この標準化競争を抑えられるかは、スマホで言うところのアプリに相当し、Google PlayやApple App Storeがスマホ領域の収益の入口を抑えたのと同じくらい重要になってくると思う。
別の味方としては、ソースコードPlatformのgithub、モデルやデータセットなどのPlatformとしてのhuggingfaceに続く次のplatformとしてAgent layerのapp platformが戦場になる。MCPに関しては存在するMCP serverをまとめたものとして、github MCP RegistryやCursor registry、MCP Marketなどなど多数存在してすでに密なフィールドになっていて、MastraはMCP registry registryを公開するほどになっている。。。
少しトピックを変えて、ChatGPT interfaceからの収益化は徐々に始まってくるのではないか?広告と絡んでくるような連携など。
業務特化ユースケースの学習/改善
Frontier Modelを使う際に、Datasetをたくさん作成してLLMのWeightを学習させていく形とは別の形で、過去(オフライン)や今取り組んでいるタスクの試行錯誤(オンライン)からナレッジなりルールなりを構築する形で”学習”をおこなって精度向上させていくのが2026年のひとつのトレンドになるのではないかと思う。
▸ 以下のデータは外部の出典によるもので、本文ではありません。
`src/ibcs_pkg.sv`:
```
// ----------------------------------------------------------------------------
// I2C bus clear sequencer package
// Shared types, codes and defaults for the bus recovery sequencer.
// ----------------------------------------------------------------------------
package ibcs_pkg;

	localparam int TIMER_WIDTH_DEF = 8;
	localparam int CFG_DATA_W      = 8;
	localparam int CFG_IDX_W       = 2;
	localparam int PULSE_W         = 4;

	localparam logic [7:0]         HALF_PERIOD_RST  = 8'd5;
	localparam logic [7:0]         RISE_TIMEOUT_RST = 8'd100;
	localparam logic [PULSE_W-1:0] MAX_PULSES_RST   = 4'd9;

	typedef enum logic [3:0] {
		PH_IDLE        = 4'd0,
		PH_SETTLE      = 4'd1,
		PH_WAIT_SCL    = 4'd2,
		PH_PULSE_LOW   = 4'd3,
		PH_PULSE_WAIT  = 4'd4,
		PH_PULSE_HIGH  = 4'd5,
		PH_STOP_LOW    = 4'd6,
		PH_STOP_WAIT   = 4'd7,
		PH_STOP_HOLD   = 4'd8,
		PH_STOP_SETTLE = 4'd9
	} phase_t;

	typedef enum logic [1:0] {
		OC_NONE      = 2'd0,
		OC_RECOVERED = 2'd1,
		OC_FAILED    = 2'd2
	} outcome_t;

	typedef enum logic [CFG_IDX_W-1:0] {
		REG_HALF_PERIOD  = 2'd0,
		REG_RISE_TIMEOUT = 2'd1,
		REG_MAX_PULSES   = 2'd2
	} reg_idx_t;

	typedef struct packed {
		logic [7:0]         half_period_ticks;
		logic [7:0]         rise_timeout_ticks;
		logic [PULSE_W-1:0] max_pulses;
	} cfg_t;

	typedef struct packed {
		logic     scl_pull_low;
		logic     sda_pull_low;
		logic     controller_detached;
		logic     done_res;
		outcome_t outcome;
	} res_t;

	typedef struct packed {
		logic timeout_request;
		logic scl_level;
		logic sda_level;
	} tick_t;

endpackage

```
`src/ibcs_ifs.sv`:
```
// ----------------------------------------------------------------------------
// I2C bus clear sequencer channels
// Valid/ready channels for tick samples, results and register writes.
// ----------------------------------------------------------------------------
interface ibcs_tick_if;
	logic valid;
	logic ready;
	logic timeout_request;
	logic scl_level;
	logic sda_level;

	modport source (output valid, timeout_request, scl_level, sda_level, input ready);
	modport sink   (input valid, timeout_request, scl_level, sda_level, output ready);
endinterface

interface ibcs_result_if;
	logic       valid;
	logic       ready;
	logic       scl_pull_low;
	logic       sda_pull_low;
	logic       controller_detached;
	logic       done_res;
	logic [1:0] outcome;

	modport source (output valid, scl_pull_low, sda_pull_low, controller_detached,
		done_res, outcome, input ready);
	modport sink   (input valid, scl_pull_low, sda_pull_low, controller_detached,
		done_res, outcome, output ready);
endinterface

interface ibcs_cfg_if;
	logic       valid;
	logic       ready;
	logic [1:0] index;
	logic [7:0] data;

	modport source (output valid, index, data, input ready);
	modport sink   (input valid, index, data, output ready);
endinterface

```
`src/ibcs_cfg_regs.sv`:
```
// ----------------------------------------------------------------------------
// I2C bus clear sequencer configuration registers
// Holds half period, rise timeout and pulse limit; writes always accepted.
// ----------------------------------------------------------------------------
module ibcs_cfg_regs (
	input  logic         clk,
	input  logic         arst_n,
	ibcs_cfg_if.sink     cfg,
	output ibcs_pkg::cfg_t regs
);
	import ibcs_pkg::*;

	cfg_t regs_q;

	assign cfg.ready = 1'b1;
	assign regs      = regs_q;

	always_ff @(posedge clk or negedge arst_n) begin
		if (!arst_n) begin
			regs_q.half_period_ticks  <= HALF_PERIOD_RST;
			regs_q.rise_timeout_ticks <= RISE_TIMEOUT_RST;
			regs_q.max_pulses         <= MAX_PULSES_RST;
		end else if (cfg.valid) begin
			case (reg_idx_t'(cfg.index))
				REG_HALF_PERIOD:  regs_q.half_period_ticks  <= cfg.data;
				REG_RISE_TIMEOUT: regs_q.rise_timeout_ticks <= cfg.data;
				REG_MAX_PULSES:   regs_q.max_pulses         <= cfg.data[PULSE_W-1:0];
				default: ;
			endcase
		end
	end

endmodule

```
`src/ibcs_step.sv`:
```
// ----------------------------------------------------------------------------
// I2C bus clear sequencer step logic
// Next phase, timer and pulse count for one tick, plus the drive levels.
// ----------------------------------------------------------------------------
module ibcs_step #(
	parameter int TIMER_WIDTH = ibcs_pkg::TIMER_WIDTH_DEF
) (
	input  ibcs_pkg::cfg_t                 regs,
	input  ibcs_pkg::tick_t                tick,
	input  ibcs_pkg::phase_t               phase,
	input  logic [TIMER_WIDTH-1:0]         timer,
	input  logic [ibcs_pkg::PULSE_W-1:0]   pulse_cnt,
	output ibcs_pkg::phase_t               phase_nxt,
	output logic [TIMER_WIDTH-1:0]         timer_nxt,
	output logic [ibcs_pkg::PULSE_W-1:0]   pulse_cnt_nxt,
	output ibcs_pkg::res_t                 res
);
	import ibcs_pkg::*;

	localparam int LW = (TIMER_WIDTH > 8) ? TIMER_WIDTH : 8;
	localparam logic [LW-1:0] TMAX_EXT = LW'({TIMER_WIDTH{1'b1}});

	logic [LW-1:0]          half_ext;
	logic [LW-1:0]          rise_ext;
	logic [TIMER_WIDTH-1:0] half_ld;
	logic [TIMER_WIDTH-1:0] rise_ld;
	logic                   expired;
	logic                   rise_fail;
	logic [PULSE_W-1:0]     dec_cnt;
	logic                   more_pulses;
	logic                   done;
	outcome_t               oc;
	phase_t                 ph_n;
	logic [TIMER_WIDTH-1:0] tm_n;
	logic [PULSE_W-1:0]     pc_n;

	// saturate register values into the timer range
	assign half_ext = LW'(regs.half_period_ticks);
	assign rise_ext = LW'(regs.rise_timeout_ticks);
	assign half_ld  = TIMER_WIDTH'((half_ext > TMAX_EXT) ? TMAX_EXT : half_ext);
	assign rise_ld  = TIMER_WIDTH'((rise_ext > TMAX_EXT) ? TMAX_EXT : rise_ext);

	assign expired   = (timer <= TIMER_WIDTH'(1));
	assign rise_fail = (timer >= rise_ld);

	// pulse count seen by the pulse decision: cleared on first rise, bumped after a pulse
	assign dec_cnt     = (phase == PH_PULSE_HIGH) ? pulse_cnt + PULSE_W'(1) : '0;
	assign more_pulses = (dec_cnt < regs.max_pulses);

	always_comb begin
		ph_n = phase;
		tm_n = timer;
		pc_n = pulse_cnt;
		done = 1'b0;
		oc   = OC_NONE;
		case (phase)
			PH_SETTLE, PH_PULSE_LOW, PH_STOP_LOW: begin
				if (expired) begin
					tm_n = '0;
					case (phase)
						PH_SETTLE:    ph_n = PH_WAIT_SCL;
						PH_PULSE_LOW: ph_n = PH_PULSE_WAIT;
						default:      ph_n = PH_STOP_WAIT;
					endcase
				end else begin
					tm_n = timer - TIMER_WIDTH'(1);
				end
			end
			PH_WAIT_SCL, PH_PULSE_WAIT, PH_STOP_WAIT: begin
				if (tick.scl_level) begin
					if (phase == PH_WAIT_SCL) begin
						pc_n = '0;
						if (!tick.sda_level && more_pulses) begin
							ph_n = PH_PULSE_LOW;
							tm_n = half_ld;
						end else if (!tick.sda_level) begin
							done = 1'b1;
							oc   = OC_FAILED;
						end else begin
							ph_n = PH_STOP_LOW;
							tm_n = half_ld;
						end
					end else if (phase == PH_PULSE_WAIT) begin
						ph_n = PH_PULSE_HIGH;
						tm_n = half_ld;
					end else begin
						ph_n = PH_STOP_HOLD;
						tm_n = half_ld;
					end
				end else if (rise_fail) begin
					done = 1'b1;
					oc   = OC_FAILED;
				end else begin
					tm_n = timer + TIMER_WIDTH'(1);
				end
			end
			PH_PULSE_HIGH: begin
				if (expired) begin
					pc_n = dec_cnt;
					if (!tick.sda_level && more_pulses) begin
						ph_n = PH_PULSE_LOW;
						tm_n = half_ld;
					end else if (!tick.sda_level) begin
						done = 1'b1;
						oc   = OC_FAILED;
					end else begin
						ph_n = PH_STOP_LOW;
						tm_n = half_ld;
					end
				end else begin
					tm_n = timer - TIMER_WIDTH'(1);
				end
			end
			PH_STOP_HOLD: begin
				if (expired) begin
					ph_n = PH_STOP_SETTLE;
					tm_n = half_ld;
				end else begin
					tm_n = timer - TIMER_WIDTH'(1);
				end
			end
			PH_STOP_SETTLE: begin
				if (expired) begin
					done = 1'b1;
					oc   = (tick.scl_level && tick.sda_level) ? OC_RECOVERED : OC_FAILED;
				end else begin
					tm_n = timer - TIMER_WIDTH'(1);
				end
			end
			default: begin
				ph_n = PH_IDLE;
				if (tick.timeout_request) begin
					pc_n = '0;
					ph_n = PH_SETTLE;
					tm_n = half_ld;
				end
			end
		endcase
		if (done) begin
			ph_n = PH_IDLE;
			tm_n = '0;
		end
	end

	assign phase_nxt     = ph_n;
	assign timer_nxt     = tm_n;
	assign pulse_cnt_nxt = pc_n;

	assign res.scl_pull_low        = (ph_n == PH_PULSE_LOW);
	assign res.sda_pull_low        = (ph_n == PH_STOP_LOW) || (ph_n == PH_STOP_WAIT) ||
		(ph_n == PH_STOP_HOLD);
	assign res.controller_detached = (ph_n != PH_IDLE);
	assign res.done_res            = done;
	assign res.outcome             = oc;

endmodule

```
`src/i2c_bus_clear_sequencer_unit.sv`:
```
// ----------------------------------------------------------------------------
// I2C bus clear sequencer
// Bus recovery by SCL pulses and a STOP, one tick sample per request.
// ----------------------------------------------------------------------------
//
//   channel  role   payload                                         handshake
//   tick     sink   timeout_request, scl_level, sda_level           valid/ready
//   result   source scl/sda_pull_low, controller_detached, done_res, outcome
//   cfg      sink   index (0 half period, 1 rise timeout, 2 pulses), data
//
// A tick request lands in the input register, then the step logic updates
// phase, timer and pulse count and loads the result register. One request
// per cycle is taken sustained while results are taken as they come, set
// by the single sequencer state update per tick.
// Reset clears phase, timer, pulse count and both valid flags and loads the
// register defaults. A stalled result holds the input register; cfg is
// always ready.
//
module i2c_bus_clear_sequencer_unit #(
	parameter int TIMER_WIDTH = ibcs_pkg::TIMER_WIDTH_DEF
) (
	input  logic          clk,
	input  logic          arst_n,
	ibcs_tick_if.sink     tick,
	ibcs_result_if.source result,
	ibcs_cfg_if.sink      cfg
);
	import ibcs_pkg::*;

	cfg_t                   regs;
	tick_t                  tick_s1;
	logic                   valid_s1;
	res_t                   res_c;
	res_t                   result_q;
	logic                   out_valid_q;
	logic                   advance;
	phase_t                 phase_q;
	phase_t                 phase_nxt;
	logic [TIMER_WIDTH-1:0] timer_q;
	logic [TIMER_WIDTH-1:0] timer_nxt;
	logic [PULSE_W-1:0]     pulse_cnt_q;
	logic [PULSE_W-1:0]     pulse_cnt_nxt;

	ibcs_cfg_regs u_cfg (
		.clk    (clk),
		.arst_n (arst_n),
		.cfg    (cfg),
		.regs   (regs)
	);

	ibcs_step #(
		.TIMER_WIDTH (TIMER_WIDTH)
	) u_step (
		.regs          (regs),
		.tick          (tick_s1),
		.phase         (phase_q),
		.timer         (timer_q),
		.pulse_cnt     (pulse_cnt_q),
		.phase_nxt     (phase_nxt),
		.timer_nxt     (timer_nxt),
		.pulse_cnt_nxt (pulse_cnt_nxt),
		.res           (res_c)
	);

	// advance the sequencer when a tick waits and the result slot frees up
	assign advance    = valid_s1 && (!out_valid_q || result.ready);
	assign tick.ready = !valid_s1 || advance;

	// input register: hold the sampled tick until the sequencer takes it
	always_ff @(posedge clk or negedge arst_n) begin
		if (!arst_n) begin
			valid_s1 <= 1'b0;
		end else if (tick.ready) begin
			valid_s1 <= tick.valid;
		end
	end

	always_ff @(posedge clk) begin
		if (tick.valid && tick.ready) begin
			tick_s1.timeout_request <= tick.timeout_request;
			tick_s1.scl_level       <= tick.scl_level;
			tick_s1.sda_level       <= tick.sda_level;
		end
	end

	// sequencer state: update once per processed tick
	always_ff @(posedge clk or negedge arst_n) begin
		if (!arst_n) begin
			phase_q     <= PH_IDLE;
			timer_q     <= '0;
			pulse_cnt_q <= '0;
		end else if (advance) begin
			phase_q     <= phase_nxt;
			timer_q     <= timer_nxt;
			pulse_cnt_q <= pulse_cnt_nxt;
		end
	end

	// result register: drop valid once taken, load on advance
	always_ff @(posedge clk or negedge arst_n) begin
		if (!arst_n) begin
			out_valid_q <= 1'b0;
		end else if (advance) begin
			out_valid_q <= 1'b1;
		end else if (result.ready) begin
			out_valid_q <= 1'b0;
		end
	end

	always_ff @(posedge clk) begin
		if (advance) begin
			result_q <= res_c;
		end
	end

	assign result.valid               = out_valid_q;
	assign result.scl_pull_low        = result_q.scl_pull_low;
	assign result.sda_pull_low        = result_q.sda_pull_low;
	assign result.controller_detached = result_q.controller_detached;
	assign result.done_res            = result_q.done_res;
	assign result.outcome             = result_q.outcome;

`ifndef SYNTHESIS
	// a finished recovery hands the lines back in the same result
	a_done_releases: assert property (@(posedge clk) disable iff (!arst_n)
		out_valid_q && result_q.done_res |->
			!result_q.controller_detached && !result_q.scl_pull_low &&
			!result_q.sda_pull_low)
		else $error("done result still owns the bus");

	// an outcome is reported exactly on the done tick
	a_outcome_with_done: assert property (@(posedge clk) disable iff (!arst_n)
		out_valid_q |-> (result_q.done_res == (result_q.outcome != OC_NONE)))
		else $error("outcome and done disagree");

	// never pull both lines at once
	a_one_line_driven: assert property (@(posedge clk) disable iff (!arst_n)
		out_valid_q |-> !(result_q.scl_pull_low && result_q.sda_pull_low))
		else $error("both lines pulled low");

	// a stalled tick leaves the sequencer state untouched
	a_stall_holds_state: assert property (@(posedge clk) disable iff (!arst_n)
		valid_s1 && out_valid_q && !result.ready |=>
			$stable(phase_q) && $stable(timer_q) && $stable(pulse_cnt_q))
		else $error("sequencer moved while stalled");
`endif

endmodule

```
`src/flat_wrapper.sv`:
```
// flat-port wrapper written by rule: the top's interface ports become plain ports
module i2c_bus_clear_sequencer_unit_flat import ibcs_pkg::*;
#(
	parameter int TIMER_WIDTH = ibcs_pkg::TIMER_WIDTH_DEF
)
  (clk, arst_n, tick_valid, tick_timeout_request, tick_scl_level, tick_sda_level, tick_ready, result_valid, result_scl_pull_low, result_sda_pull_low, result_controller_detached, result_done_res, result_outcome, result_ready, cfg_valid, cfg_index, cfg_data, cfg_ready);
  ibcs_tick_if tick_i ();
  ibcs_result_if result_i ();
  ibcs_cfg_if cfg_i ();
  input  logic clk;
  input  logic arst_n;
  input wire logic [$bits(tick_i.valid)-1:0] tick_valid;
  input wire logic [$bits(tick_i.timeout_request)-1:0] tick_timeout_request;
  input wire logic [$bits(tick_i.scl_level)-1:0] tick_scl_level;
  input wire logic [$bits(tick_i.sda_level)-1:0] tick_sda_level;
  output wire logic [$bits(tick_i.ready)-1:0] tick_ready;
  output wire logic [$bits(result_i.valid)-1:0] result_valid;
  output wire logic [$bits(result_i.scl_pull_low)-1:0] result_scl_pull_low;
  output wire logic [$bits(result_i.sda_pull_low)-1:0] result_sda_pull_low;
  output wire logic [$bits(result_i.controller_detached)-1:0] result_controller_detached;
  output wire logic [$bits(result_i.done_res)-1:0] result_done_res;
  output wire logic [$bits(result_i.outcome)-1:0] result_outcome;
  input wire logic [$bits(result_i.ready)-1:0] result_ready;
  input wire logic [$bits(cfg_i.valid)-1:0] cfg_valid;
  input wire logic [$bits(cfg_i.index)-1:0] cfg_index;
  input wire logic [$bits(cfg_i.data)-1:0] cfg_data;
  output wire logic [$bits(cfg_i.ready)-1:0] cfg_ready;
  assign tick_i.valid = tick_valid;
  assign tick_i.timeout_request = tick_timeout_request;
  assign tick_i.scl_level = tick_scl_level;
  assign tick_i.sda_level = tick_sda_level;
  assign tick_ready = tick_i.ready;
  assign result_valid = result_i.valid;
  assign result_scl_pull_low = result_i.scl_pull_low;
  assign result_sda_pull_low = result_i.sda_pull_low;
  assign result_controller_detached = result_i.controller_detached;
  assign result_done_res = result_i.done_res;
  assign result_outcome = result_i.outcome;
  assign result_i.ready = result_ready;
  assign cfg_i.valid = cfg_valid;
  assign cfg_i.index = cfg_index;
  assign cfg_i.data = cfg_data;
  assign cfg_ready = cfg_i.ready;
  i2c_bus_clear_sequencer_unit #(.TIMER_WIDTH(TIMER_WIDTH)) u_core (.clk(clk), .arst_n(arst_n), .tick(tick_i), .result(result_i), .cfg(cfg_i));
endmodule
```
==> config.mk <==
export PLATFORM = sky130hd
export DESIGN_NAME = gas_baseline_ratio_classifier
export DESIGN_NICKNAME = d
export VERILOG_FILES = /design/src/sv/gbr_pkg.sv /design/src/sv/gbr_front.sv /design/src/sv/gbr_fifo.sv /design/src/sv/gbr_div.sv /design/src/sv/gbr_back.sv /design/src/sv/gas_baseline_ratio_classifier.sv
export SDC_FILE = /design/constraint.sdc
export NUM_CORES = 1
export LEC_CHECK = 0
export ABC_AREA = 1
export BUFFER_PORTS_ARGS = -buffer_cell sky130_fd_sc_hd__buf_2
export CAP_MARGIN = 15
export CORE_MARGIN = 2
export CORE_UTILIZATION = 57
export DETAILED_ROUTE_END_ITERATION = 10
export HOLD_SLACK_MARGIN = 0.02
export PLACE_DENSITY = 0.78
export SLEW_MARGIN = 20
export SYNTH_ARGS = -nofsm -noshare
export SYNTH_HDL_FRONTEND = slang
export SYNTH_SLANG_ARGS = --single-unit
export TNS_END_PERCENT = 30
==> constraint.sdc <==
create_clock -name clock -period 5.3 [get_ports clock]
set_clock_uncertainty 0.1 [all_clocks]
set_input_delay 1.06 -clock clock [delete_from_list [all_inputs] [get_ports clock]]
set_output_delay 1.06 -clock clock [all_outputs]
set_load 0.02 [all_outputs]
ALE-Agentで、オンラインナレッジを作りながら次の方策を考えていく例
https://sakanaai.github.io/fishylene-ahc058/
モデル開発
2025年はReasoning Modelに加えてAgentic Foundation Modelが流行った年であったと思う。特にweb searchのさせ方を学習レベルで学んでいくDeep Researchが面白かった。こういったトレンドが来ていることは2025年4月に少し触れていた。
こういった新しいことをするようなBreak throughが起こってくるのかはあんまり思いつかない。
今年の一つのトレンドとしてContext managementまでモデルの学習に組み込んでLong horizon task解かせる研究が進むのかなぁ?年末から一気に研究が出始めている様子。
- https://www.primeintellect.ai/blog/rlm
- https://huggingface.co/papers/2512.13564
- https://huggingface.co/papers/2512.12967
- https://huggingface.co/papers/2512.17220
- https://huggingface.co/papers/2512.23959
より長期なトレンド、大きな目標としてのAGIの実現のための研究として、Karpathy (岡野原さんのまとめ)やIlya (岡野原さんのまとめ)が語っていた内容として、次世代の研究トレンドとしてはSample efficientな学習・価値関数を自分自身で動的に変える学習といったものが挙げられていた。こういった第4次ブームの中で戦うのではなく更に次の第5, 6次ブームを起こすレベルのインパクトを狙う研究というのは2026のトレンドではなく、2-5年スパンの中長期的な研究として成果が出てくると個人的には予想。